● About this task
Write the records out again, exactly.

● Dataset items
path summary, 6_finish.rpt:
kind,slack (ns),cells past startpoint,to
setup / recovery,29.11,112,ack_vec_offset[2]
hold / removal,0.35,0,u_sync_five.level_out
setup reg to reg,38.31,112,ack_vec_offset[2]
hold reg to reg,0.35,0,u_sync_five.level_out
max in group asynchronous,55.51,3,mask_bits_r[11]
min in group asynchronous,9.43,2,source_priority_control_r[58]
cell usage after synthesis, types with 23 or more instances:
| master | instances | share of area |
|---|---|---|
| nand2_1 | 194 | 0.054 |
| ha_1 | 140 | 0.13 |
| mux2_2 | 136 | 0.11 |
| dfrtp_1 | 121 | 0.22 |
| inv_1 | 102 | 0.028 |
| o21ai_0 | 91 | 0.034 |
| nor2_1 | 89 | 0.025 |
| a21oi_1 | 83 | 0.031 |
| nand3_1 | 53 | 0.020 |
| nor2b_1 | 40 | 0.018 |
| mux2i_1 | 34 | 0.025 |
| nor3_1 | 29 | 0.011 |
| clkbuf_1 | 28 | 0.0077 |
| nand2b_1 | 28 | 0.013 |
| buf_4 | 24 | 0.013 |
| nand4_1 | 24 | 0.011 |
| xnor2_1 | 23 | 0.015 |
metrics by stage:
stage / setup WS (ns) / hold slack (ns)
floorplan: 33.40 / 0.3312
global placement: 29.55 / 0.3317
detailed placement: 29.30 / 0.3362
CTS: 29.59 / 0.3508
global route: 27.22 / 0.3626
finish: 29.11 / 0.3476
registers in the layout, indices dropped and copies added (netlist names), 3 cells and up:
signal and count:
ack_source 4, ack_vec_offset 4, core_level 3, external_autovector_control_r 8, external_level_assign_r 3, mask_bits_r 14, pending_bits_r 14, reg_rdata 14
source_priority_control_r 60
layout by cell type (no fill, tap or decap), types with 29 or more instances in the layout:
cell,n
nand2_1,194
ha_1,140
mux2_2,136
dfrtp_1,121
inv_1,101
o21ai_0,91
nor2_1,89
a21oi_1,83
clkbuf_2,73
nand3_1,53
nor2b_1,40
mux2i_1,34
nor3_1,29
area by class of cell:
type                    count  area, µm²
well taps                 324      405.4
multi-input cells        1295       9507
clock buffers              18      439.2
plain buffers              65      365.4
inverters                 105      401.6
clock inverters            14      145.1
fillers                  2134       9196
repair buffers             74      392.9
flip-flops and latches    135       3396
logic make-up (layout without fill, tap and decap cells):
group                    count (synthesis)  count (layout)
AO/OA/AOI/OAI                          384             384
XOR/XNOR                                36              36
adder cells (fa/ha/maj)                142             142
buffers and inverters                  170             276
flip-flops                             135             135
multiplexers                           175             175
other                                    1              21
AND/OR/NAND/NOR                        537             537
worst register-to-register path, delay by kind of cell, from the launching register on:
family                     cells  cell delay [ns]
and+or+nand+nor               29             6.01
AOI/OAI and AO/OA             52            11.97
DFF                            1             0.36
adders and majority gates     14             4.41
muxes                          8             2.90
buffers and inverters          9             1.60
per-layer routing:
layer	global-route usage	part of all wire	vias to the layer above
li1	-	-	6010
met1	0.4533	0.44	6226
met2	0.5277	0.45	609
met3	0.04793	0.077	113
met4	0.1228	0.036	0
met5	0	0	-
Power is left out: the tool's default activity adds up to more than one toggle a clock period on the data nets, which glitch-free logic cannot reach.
File: config.mk
export PLATFORM = sky130hd
export DESIGN_NAME = ptc_tick_counter
export DESIGN_NICKNAME = d
export VERILOG_FILES = /design/src/ptc_pkg.sv /design/src/ptc_tick_counter.sv /design/src/ptc_source_edge.sv
export SDC_FILE = /design/constraint.sdc
export NUM_CORES = 1
export LEC_CHECK = 0
export BUFFER_PORTS_ARGS = -buffer_cell sky130_fd_sc_hd__buf_2
export CAP_MARGIN = 20
export CORE_MARGIN = 2
export CORE_UTILIZATION = 50
export DETAILED_ROUTE_END_ITERATION = 8
export PLACE_DENSITY = 0.82
export SETUP_SLACK_MARGIN = 0.15
export SLEW_MARGIN = 5
export SYNTH_ARGS = -nofsm -noshare
export SYNTH_HDL_FRONTEND = slang
export SYNTH_SLANG_ARGS = --single-unit
File: constraint.sdc
create_clock -name clk_i -period 3.6 [get_ports clk_i]
set_input_delay 0.54 -clock clk_i [delete_from_list [all_inputs] [get_ports clk_i]]
set_output_delay 0.54 -clock clk_i [all_outputs]
set_load 0.03 [all_outputs]
--- src/common/clock_recovery_defs.svh ---
`ifndef CLOCK_RECOVERY_DEFS_SVH
`define CLOCK_RECOVERY_DEFS_SVH

// ==========================================================================
// Register byte offsets on the Avalon-MM slave
// ==========================================================================
`define REG_OSC_CTRL      5'h00
`define REG_OSC_CFG       5'h04
`define REG_STATUS        5'h08
`define REG_IRQ_STAT      5'h0c
`define REG_IRQ_MASK      5'h10

// ==========================================================================
// Field positions
// ==========================================================================
`define CTRL_SRC_LSB      0
`define CTRL_PEND_LSB     4
`define CFG_MODE_LSB      0
`define CFG_MON_EN_BIT    4
`define STAT_READY_BIT    0
`define STAT_FAILSAFE_BIT 1
`define STAT_CORE_LSB     2
`define STAT_PRIM_EN_BIT  4
`define STAT_STATE_LSB    5
`define IRQ_OSC_FAIL_BIT  0

// ==========================================================================
// Reset values
// ==========================================================================
`define CFG_MODE_RST      3'h2
`define CFG_MON_EN_RST    1'b1
`define IRQ_MASK_RST      1'b0

// ==========================================================================
// Timing
// ==========================================================================
`define CLK_PERIOD_NS     10
`define PLL_LOCK_NS       2000
`define PLL_LOCK_CYC      ((`PLL_LOCK_NS + `CLK_PERIOD_NS - 1) / `CLK_PERIOD_NS)
`define OSC_EDGES         1024
`define SAMPLE_DIV        64
`define SAMPLE_HALF       (`SAMPLE_DIV / 2)

`endif

--- src/common/clock_recovery_pkg.sv ---
// ==========================================================================
// Types shared by the recovery controller and the sample monitor
// ==========================================================================
package clock_recovery_pkg;

    // Controller states
    typedef enum logic [1:0] {
        st_start    = 2'b00,
        st_primary  = 2'b01,
        st_pm       = 2'b10,
        st_failsafe = 2'b11
    } recov_state_t;

    // Core clock sources
    typedef enum logic [1:0] {
        src_primary   = 2'b00,
        src_secondary = 2'b01,
        src_internal  = 2'b10
    } clk_src_t;

    // Primary oscillator modes
    typedef enum logic [2:0] {
        low_power_crystal_mode      = 3'h0,
        standard_crystal_mode       = 3'h1,
        high_speed_crystal_mode     = 3'h2,
        high_speed_crystal_with_pll = 3'h3,
        external_clock_mode         = 3'h4,
        rc_osc_mode                 = 3'h5,
        internal_rc_mode            = 3'h6
    } osc_mode_t;

    // All controller state
    typedef struct packed {
        recov_state_t state;
        clk_src_t     osc_ctrl;
        clk_src_t     pend_src;
        osc_mode_t    prim_mode;
        logic         mon_en;
        logic         ready;
        clk_src_t     core_sel;
        logic         prim_en;
        logic [10:0]  osc_cnt;
        logic [8:0]   pll_cnt;
        logic         irq_flag;
        logic         irq_mask;
        logic         irq;
        logic         wdt_clr;
        logic         pm_wake;
        logic         clk_q;
        logic         bus_wait;
        logic [31:0]  rdata;
    } recov_regs_t;

    // Sample monitor state
    typedef struct packed {
        logic [5:0] div;
        logic       latch;
        logic       fail;
    } monitor_regs_t;

endpackage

● Output for this exercise
path summary, 6_finish.rpt:
kind,slack (ns),cells past startpoint,to
setup / recovery,29.11,112,ack_vec_offset[2]
hold / removal,0.35,0,u_sync_five.level_out
setup reg to reg,38.31,112,ack_vec_offset[2]
hold reg to reg,0.35,0,u_sync_five.level_out
max in group asynchronous,55.51,3,mask_bits_r[11]
min in group asynchronous,9.43,2,source_priority_control_r[58]
cell usage after synthesis, types with 23 or more instances:
| master | instances | share of area |
|---|---|---|
| nand2_1 | 194 | 0.054 |
| ha_1 | 140 | 0.13 |
| mux2_2 | 136 | 0.11 |
| dfrtp_1 | 121 | 0.22 |
| inv_1 | 102 | 0.028 |
| o21ai_0 | 91 | 0.034 |
| nor2_1 | 89 | 0.025 |
| a21oi_1 | 83 | 0.031 |
| nand3_1 | 53 | 0.020 |
| nor2b_1 | 40 | 0.018 |
| mux2i_1 | 34 | 0.025 |
| nor3_1 | 29 | 0.011 |
| clkbuf_1 | 28 | 0.0077 |
| nand2b_1 | 28 | 0.013 |
| buf_4 | 24 | 0.013 |
| nand4_1 | 24 | 0.011 |
| xnor2_1 | 23 | 0.015 |
metrics by stage:
stage / setup WS (ns) / hold slack (ns)
floorplan: 33.40 / 0.3312
global placement: 29.55 / 0.3317
detailed placement: 29.30 / 0.3362
CTS: 29.59 / 0.3508
global route: 27.22 / 0.3626
finish: 29.11 / 0.3476
registers in the layout, indices dropped and copies added (netlist names), 3 cells and up:
signal and count:
ack_source 4, ack_vec_offset 4, core_level 3, external_autovector_control_r 8, external_level_assign_r 3, mask_bits_r 14, pending_bits_r 14, reg_rdata 14
source_priority_control_r 60
layout by cell type (no fill, tap or decap), types with 29 or more instances in the layout:
cell,n
nand2_1,194
ha_1,140
mux2_2,136
dfrtp_1,121
inv_1,101
o21ai_0,91
nor2_1,89
a21oi_1,83
clkbuf_2,73
nand3_1,53
nor2b_1,40
mux2i_1,34
nor3_1,29
area by class of cell:
type                    count  area, µm²
well taps                 324      405.4
multi-input cells        1295       9507
clock buffers              18      439.2
plain buffers              65      365.4
inverters                 105      401.6
clock inverters            14      145.1
fillers                  2134       9196
repair buffers             74      392.9
flip-flops and latches    135       3396
logic make-up (layout without fill, tap and decap cells):
group                    count (synthesis)  count (layout)
AO/OA/AOI/OAI                          384             384
XOR/XNOR                                36              36
adder cells (fa/ha/maj)                142             142
buffers and inverters                  170             276
flip-flops                             135             135
multiplexers                           175             175
other                                    1              21
AND/OR/NAND/NOR                        537             537
worst register-to-register path, delay by kind of cell, from the launching register on:
family                     cells  cell delay [ns]
and+or+nand+nor               29             6.01
AOI/OAI and AO/OA             52            11.97
DFF                            1             0.36
adders and majority gates     14             4.41
muxes                          8             2.90
buffers and inverters          9             1.60
per-layer routing:
layer	global-route usage	part of all wire	vias to the layer above
li1	-	-	6010
met1	0.4533	0.44	6226
met2	0.5277	0.45	609
met3	0.04793	0.077	113
met4	0.1228	0.036	0
met5	0	0	-
Power is left out: the tool's default activity adds up to more than one toggle a clock period on the data nets, which glitch-free logic cannot reach.
File: config.mk
export PLATFORM = sky130hd
export DESIGN_NAME = ptc_tick_counter
export DESIGN_NICKNAME = d
export VERILOG_FILES = /design/src/ptc_pkg.sv /design/src/ptc_tick_counter.sv /design/src/ptc_source_edge.sv
export SDC_FILE = /design/constraint.sdc
export NUM_CORES = 1
export LEC_CHECK = 0
export BUFFER_PORTS_ARGS = -buffer_cell sky130_fd_sc_hd__buf_2
export CAP_MARGIN = 20
export CORE_MARGIN = 2
export CORE_UTILIZATION = 50
export DETAILED_ROUTE_END_ITERATION = 8
export PLACE_DENSITY = 0.82
export SETUP_SLACK_MARGIN = 0.15
export SLEW_MARGIN = 5
export SYNTH_ARGS = -nofsm -noshare
export SYNTH_HDL_FRONTEND = slang
export SYNTH_SLANG_ARGS = --single-unit
File: constraint.sdc
create_clock -name clk_i -period 3.6 [get_ports clk_i]
set_input_delay 0.54 -clock clk_i [delete_from_list [all_inputs] [get_ports clk_i]]
set_output_delay 0.54 -clock clk_i [all_outputs]
set_load 0.03 [all_outputs]
--- src/common/clock_recovery_defs.svh ---
`ifndef CLOCK_RECOVERY_DEFS_SVH
`define CLOCK_RECOVERY_DEFS_SVH

// ==========================================================================
// Register byte offsets on the Avalon-MM slave
// ==========================================================================
`define REG_OSC_CTRL      5'h00
`define REG_OSC_CFG       5'h04
`define REG_STATUS        5'h08
`define REG_IRQ_STAT      5'h0c
`define REG_IRQ_MASK      5'h10

// ==========================================================================
// Field positions
// ==========================================================================
`define CTRL_SRC_LSB      0
`define CTRL_PEND_LSB     4
`define CFG_MODE_LSB      0
`define CFG_MON_EN_BIT    4
`define STAT_READY_BIT    0
`define STAT_FAILSAFE_BIT 1
`define STAT_CORE_LSB     2
`define STAT_PRIM_EN_BIT  4
`define STAT_STATE_LSB    5
`define IRQ_OSC_FAIL_BIT  0

// ==========================================================================
// Reset values
// ==========================================================================
`define CFG_MODE_RST      3'h2
`define CFG_MON_EN_RST    1'b1
`define IRQ_MASK_RST      1'b0

// ==========================================================================
// Timing
// ==========================================================================
`define CLK_PERIOD_NS     10
`define PLL_LOCK_NS       2000
`define PLL_LOCK_CYC      ((`PLL_LOCK_NS + `CLK_PERIOD_NS - 1) / `CLK_PERIOD_NS)
`define OSC_EDGES         1024
`define SAMPLE_DIV        64
`define SAMPLE_HALF       (`SAMPLE_DIV / 2)

`endif

--- src/common/clock_recovery_pkg.sv ---
// ==========================================================================
// Types shared by the recovery controller and the sample monitor
// ==========================================================================
package clock_recovery_pkg;

    // Controller states
    typedef enum logic [1:0] {
        st_start    = 2'b00,
        st_primary  = 2'b01,
        st_pm       = 2'b10,
        st_failsafe = 2'b11
    } recov_state_t;

    // Core clock sources
    typedef enum logic [1:0] {
        src_primary   = 2'b00,
        src_secondary = 2'b01,
        src_internal  = 2'b10
    } clk_src_t;

    // Primary oscillator modes
    typedef enum logic [2:0] {
        low_power_crystal_mode      = 3'h0,
        standard_crystal_mode       = 3'h1,
        high_speed_crystal_mode     = 3'h2,
        high_speed_crystal_with_pll = 3'h3,
        external_clock_mode         = 3'h4,
        rc_osc_mode                 = 3'h5,
        internal_rc_mode            = 3'h6
    } osc_mode_t;

    // All controller state
    typedef struct packed {
        recov_state_t state;
        clk_src_t     osc_ctrl;
        clk_src_t     pend_src;
        osc_mode_t    prim_mode;
        logic         mon_en;
        logic         ready;
        clk_src_t     core_sel;
        logic         prim_en;
        logic [10:0]  osc_cnt;
        logic [8:0]   pll_cnt;
        logic         irq_flag;
        logic         irq_mask;
        logic         irq;
        logic         wdt_clr;
        logic         pm_wake;
        logic         clk_q;
        logic         bus_wait;
        logic [31:0]  rdata;
    } recov_regs_t;

    // Sample monitor state
    typedef struct packed {
        logic [5:0] div;
        logic       latch;
        logic       fail;
    } monitor_regs_t;

endpackage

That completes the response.